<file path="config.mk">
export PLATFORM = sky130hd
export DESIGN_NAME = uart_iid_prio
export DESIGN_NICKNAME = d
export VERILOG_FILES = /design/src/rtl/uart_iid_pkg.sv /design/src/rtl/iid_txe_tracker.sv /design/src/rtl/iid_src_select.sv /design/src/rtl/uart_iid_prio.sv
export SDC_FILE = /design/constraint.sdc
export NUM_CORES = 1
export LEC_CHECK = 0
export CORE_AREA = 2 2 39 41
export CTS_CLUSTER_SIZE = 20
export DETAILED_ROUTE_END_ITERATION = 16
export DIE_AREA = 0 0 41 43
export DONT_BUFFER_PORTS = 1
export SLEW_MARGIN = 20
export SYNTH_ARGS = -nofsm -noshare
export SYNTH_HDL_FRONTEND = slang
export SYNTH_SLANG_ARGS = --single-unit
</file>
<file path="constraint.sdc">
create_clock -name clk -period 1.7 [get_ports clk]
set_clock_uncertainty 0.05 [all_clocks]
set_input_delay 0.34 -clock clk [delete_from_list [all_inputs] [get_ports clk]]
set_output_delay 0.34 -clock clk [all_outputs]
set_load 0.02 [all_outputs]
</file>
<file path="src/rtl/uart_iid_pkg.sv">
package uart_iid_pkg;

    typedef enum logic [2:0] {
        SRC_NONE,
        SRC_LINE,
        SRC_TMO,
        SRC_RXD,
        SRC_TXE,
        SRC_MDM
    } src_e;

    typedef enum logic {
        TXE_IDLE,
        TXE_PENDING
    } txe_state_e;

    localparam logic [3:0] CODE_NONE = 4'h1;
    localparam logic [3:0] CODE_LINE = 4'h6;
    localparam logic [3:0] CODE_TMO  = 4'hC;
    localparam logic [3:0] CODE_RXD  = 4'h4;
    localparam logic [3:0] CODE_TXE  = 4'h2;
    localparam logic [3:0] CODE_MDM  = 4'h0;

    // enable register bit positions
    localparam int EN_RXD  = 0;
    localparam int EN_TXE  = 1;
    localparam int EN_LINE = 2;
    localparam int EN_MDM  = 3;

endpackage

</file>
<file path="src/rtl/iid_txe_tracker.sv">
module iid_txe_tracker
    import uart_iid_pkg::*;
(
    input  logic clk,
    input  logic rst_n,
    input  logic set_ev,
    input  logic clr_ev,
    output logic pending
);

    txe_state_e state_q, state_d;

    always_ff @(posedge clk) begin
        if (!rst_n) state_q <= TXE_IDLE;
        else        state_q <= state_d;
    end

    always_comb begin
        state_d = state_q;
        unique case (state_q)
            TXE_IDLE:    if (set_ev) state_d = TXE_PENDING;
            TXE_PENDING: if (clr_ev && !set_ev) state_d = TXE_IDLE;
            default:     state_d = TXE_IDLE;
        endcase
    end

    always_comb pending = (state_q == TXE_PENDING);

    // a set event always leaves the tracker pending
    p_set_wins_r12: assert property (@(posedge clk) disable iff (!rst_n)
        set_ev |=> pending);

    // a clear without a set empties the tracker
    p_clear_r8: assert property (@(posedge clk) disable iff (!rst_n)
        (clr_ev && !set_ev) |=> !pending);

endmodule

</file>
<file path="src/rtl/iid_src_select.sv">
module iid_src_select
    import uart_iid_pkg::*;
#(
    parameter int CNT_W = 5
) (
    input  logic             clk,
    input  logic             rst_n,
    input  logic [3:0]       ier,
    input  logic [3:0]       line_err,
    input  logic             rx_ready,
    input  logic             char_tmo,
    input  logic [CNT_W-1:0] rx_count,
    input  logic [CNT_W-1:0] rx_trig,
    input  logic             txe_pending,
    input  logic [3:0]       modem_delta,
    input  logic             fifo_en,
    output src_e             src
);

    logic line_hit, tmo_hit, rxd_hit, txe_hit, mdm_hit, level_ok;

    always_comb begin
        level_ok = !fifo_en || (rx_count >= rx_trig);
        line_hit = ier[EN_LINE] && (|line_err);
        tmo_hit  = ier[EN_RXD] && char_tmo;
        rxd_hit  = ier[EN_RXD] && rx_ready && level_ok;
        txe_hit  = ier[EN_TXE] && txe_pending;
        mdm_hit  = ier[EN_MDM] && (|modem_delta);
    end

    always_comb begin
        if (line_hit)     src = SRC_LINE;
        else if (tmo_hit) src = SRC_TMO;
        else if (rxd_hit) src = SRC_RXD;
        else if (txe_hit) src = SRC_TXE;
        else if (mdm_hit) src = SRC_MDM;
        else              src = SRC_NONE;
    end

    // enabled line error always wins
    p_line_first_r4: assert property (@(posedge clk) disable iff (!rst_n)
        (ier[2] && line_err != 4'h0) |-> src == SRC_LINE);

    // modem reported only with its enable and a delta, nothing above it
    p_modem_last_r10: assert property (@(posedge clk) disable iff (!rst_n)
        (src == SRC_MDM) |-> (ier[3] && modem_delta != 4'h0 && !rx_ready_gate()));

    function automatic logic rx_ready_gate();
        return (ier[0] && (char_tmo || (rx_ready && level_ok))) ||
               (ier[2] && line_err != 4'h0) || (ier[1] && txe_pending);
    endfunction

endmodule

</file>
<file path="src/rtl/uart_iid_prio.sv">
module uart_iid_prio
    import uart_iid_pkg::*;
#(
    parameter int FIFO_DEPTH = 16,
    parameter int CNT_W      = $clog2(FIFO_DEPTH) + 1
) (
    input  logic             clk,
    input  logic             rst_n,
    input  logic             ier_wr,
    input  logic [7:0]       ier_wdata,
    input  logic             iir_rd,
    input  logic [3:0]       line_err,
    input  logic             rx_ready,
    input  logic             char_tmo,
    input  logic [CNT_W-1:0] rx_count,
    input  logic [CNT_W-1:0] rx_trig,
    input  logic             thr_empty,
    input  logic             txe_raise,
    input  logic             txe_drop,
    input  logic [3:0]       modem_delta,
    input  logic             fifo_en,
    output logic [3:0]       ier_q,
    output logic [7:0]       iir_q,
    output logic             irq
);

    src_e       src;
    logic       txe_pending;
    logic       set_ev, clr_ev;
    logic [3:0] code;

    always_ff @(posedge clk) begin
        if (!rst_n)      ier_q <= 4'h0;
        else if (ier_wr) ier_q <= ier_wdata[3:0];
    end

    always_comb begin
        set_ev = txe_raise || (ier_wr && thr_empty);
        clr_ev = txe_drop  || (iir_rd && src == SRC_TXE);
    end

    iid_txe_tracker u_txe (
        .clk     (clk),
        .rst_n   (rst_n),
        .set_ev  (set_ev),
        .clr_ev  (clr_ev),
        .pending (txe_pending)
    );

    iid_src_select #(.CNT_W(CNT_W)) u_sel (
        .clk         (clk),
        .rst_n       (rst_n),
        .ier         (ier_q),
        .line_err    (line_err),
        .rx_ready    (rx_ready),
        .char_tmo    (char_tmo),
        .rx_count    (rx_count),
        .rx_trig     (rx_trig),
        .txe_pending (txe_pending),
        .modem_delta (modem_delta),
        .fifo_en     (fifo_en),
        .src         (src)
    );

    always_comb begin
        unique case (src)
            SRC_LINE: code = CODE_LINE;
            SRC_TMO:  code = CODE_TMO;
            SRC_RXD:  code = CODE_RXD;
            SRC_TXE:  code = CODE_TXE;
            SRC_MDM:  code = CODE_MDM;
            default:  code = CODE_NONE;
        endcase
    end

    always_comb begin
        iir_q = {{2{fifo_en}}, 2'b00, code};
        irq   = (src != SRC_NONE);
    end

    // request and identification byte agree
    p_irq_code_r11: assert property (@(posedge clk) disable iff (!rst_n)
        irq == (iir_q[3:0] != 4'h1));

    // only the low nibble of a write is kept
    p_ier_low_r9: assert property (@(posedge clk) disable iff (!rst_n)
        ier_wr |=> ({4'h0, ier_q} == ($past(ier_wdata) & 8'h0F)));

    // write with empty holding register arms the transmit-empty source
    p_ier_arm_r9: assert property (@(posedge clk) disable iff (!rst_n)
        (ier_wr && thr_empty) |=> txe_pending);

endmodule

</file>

## About this task:
Within the listing above, find every line containing the string "assert" and return it.

## Result for this exercise:
    p_set_wins_r12: assert property (@(posedge clk) disable iff (!rst_n)
    p_clear_r8: assert property (@(posedge clk) disable iff (!rst_n)
    p_line_first_r4: assert property (@(posedge clk) disable iff (!rst_n)
    p_modem_last_r10: assert property (@(posedge clk) disable iff (!rst_n)
    p_irq_code_r11: assert property (@(posedge clk) disable iff (!rst_n)
    p_ier_low_r9: assert property (@(posedge clk) disable iff (!rst_n)
    p_ier_arm_r9: assert property (@(posedge clk) disable iff (!rst_n)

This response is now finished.